Ever since her June 10 essay explaining ‘Her Reasons for Speaking out on Sex and Gender Issues’ dropped on her website, fans and critics alike have rightly condemned J.K. Rowling for her transphobic views. One of her claims that got the most backlash was that, if the Scottish government approves a revision to their current Gender Recognition laws, men will be able to claim they’re women just by “saying they are”, making it easier for them to attack cis women in same-sex spaces.
Not only is this factually wrong — the proposed Gender Recognition revision still has applicants wait for a minimum of six months before they can apply for any legal proceedings for proper documentation — but it also perpetuates harmful myths about “predatory” trans women, which, in turn, perpetuates actual violence against trans women.
But it appears Rowling is dead set on proving this is a thing that really happens, as her latest novel, ‘Troubled Blood’, features a cross-dressing serial killer who preys on women in a similar fashion.
‘Troubled Blood’, released under Rowling’s pseudonym “Robert Galbraith”, is the fifth novel in the Cormoran Strike series. It has Strike and his partner, Robin Ellacott, re-open and investigate the case of a female doctor who disappeared in 1974. One of the main suspects, Dennis Creed, was a serial killer who wears women’s clothes to lure in his victims throughout the 60s and 70s.
Though Rowling reportedly never describes Creed as a trans woman, the timing of her transphobic comments and the content therein is more than a little suspect. This is only further compounded by her explanation of Creed’s origins on Galbraith’s website. She writes that Creed was based on a mixture of real life serial killers Jerry Brudos and Russel Williams, who both had a fixation with women’s clothing and sexually assaulted their victims. Again, while not directly saying that Creed is transgender, Rowling is purposefully drawing a parallel between Brudos, Williams and the “men in dresses” myth, which helps further bolster transphobes protests on trans people recieving basic human rights in real life, whether or not she directly means to.
It should also be noted that Rowling heavily leans her own “feminism” while defending her stances on the issues presented in ‘Her Reasons for Speaking out on Sex and Gender Issues’ and ‘Troubled Blood’. Like many other trans-exclusionary radical feminists (TERFs), Rowling cites her concern for “womens and girls’ safety” in her beliefs on biological sex. Galbraith’s website also claims a similar concern for femininity in ‘Troubled Blood’, as it claims one of the book’s major themes is the “changing face of feminism and ideals and stereotypes of femininity”. This all reads to me, at least, as someone hiding her transphobia behind “feminist ideals”.
It is both surprising and unsurprising that Rowling’s TERF rhetoric has made its way, in one form or another, into her creative writing. In all honesty, further expanding upon why this is harmful is a bit meaningless, as Rowling has made it clear that she will not change her mind on this issue.

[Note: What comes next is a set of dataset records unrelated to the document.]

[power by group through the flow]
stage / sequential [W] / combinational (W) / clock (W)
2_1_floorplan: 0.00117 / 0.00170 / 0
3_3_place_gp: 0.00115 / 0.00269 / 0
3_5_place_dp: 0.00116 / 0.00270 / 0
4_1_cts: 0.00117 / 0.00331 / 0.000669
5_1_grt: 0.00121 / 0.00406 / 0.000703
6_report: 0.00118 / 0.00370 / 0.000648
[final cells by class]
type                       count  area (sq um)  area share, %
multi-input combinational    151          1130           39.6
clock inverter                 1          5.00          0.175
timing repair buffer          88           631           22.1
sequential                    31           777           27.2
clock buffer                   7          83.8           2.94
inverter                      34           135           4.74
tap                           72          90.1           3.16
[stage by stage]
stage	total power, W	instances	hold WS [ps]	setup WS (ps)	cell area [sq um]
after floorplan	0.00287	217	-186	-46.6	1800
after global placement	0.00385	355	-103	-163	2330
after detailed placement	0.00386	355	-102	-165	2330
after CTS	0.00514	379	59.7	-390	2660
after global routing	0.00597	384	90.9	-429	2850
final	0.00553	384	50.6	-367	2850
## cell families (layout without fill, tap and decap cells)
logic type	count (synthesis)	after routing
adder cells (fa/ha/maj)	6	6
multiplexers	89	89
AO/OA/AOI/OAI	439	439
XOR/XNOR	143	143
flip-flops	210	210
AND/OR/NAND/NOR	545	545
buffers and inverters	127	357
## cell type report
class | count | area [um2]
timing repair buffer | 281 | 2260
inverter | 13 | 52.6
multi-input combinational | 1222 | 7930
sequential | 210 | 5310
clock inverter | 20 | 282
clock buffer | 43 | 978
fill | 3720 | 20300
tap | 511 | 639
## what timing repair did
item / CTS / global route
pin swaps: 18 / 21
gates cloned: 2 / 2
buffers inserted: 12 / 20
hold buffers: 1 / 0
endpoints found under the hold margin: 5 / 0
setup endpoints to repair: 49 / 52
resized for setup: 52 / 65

“[As] endlessly unpleasant as its constant targeting of me has been, I refuse to bow down to a movement that I believe is doing demonstrable harm in seeking to erode ‘woman’ as a political and biological class and offering cover to predators like few before it,” said Rowling.
My advice is the same as many others on how to handle Rowling: stop supporting her. Stop giving her money and stop buying her books. Instead, use your time to support trans, nonbinary and intersex creators, and firmly stand against the transphobic garbage people like Rowling try to spew.
British comedian Siobhan Thompson probably summarized this feeling best in a Tweet on Sep. 14: “I’ll stop tweeting about wanting JK Rowling to shut up when she stops wanting my Trans friends and family to die.”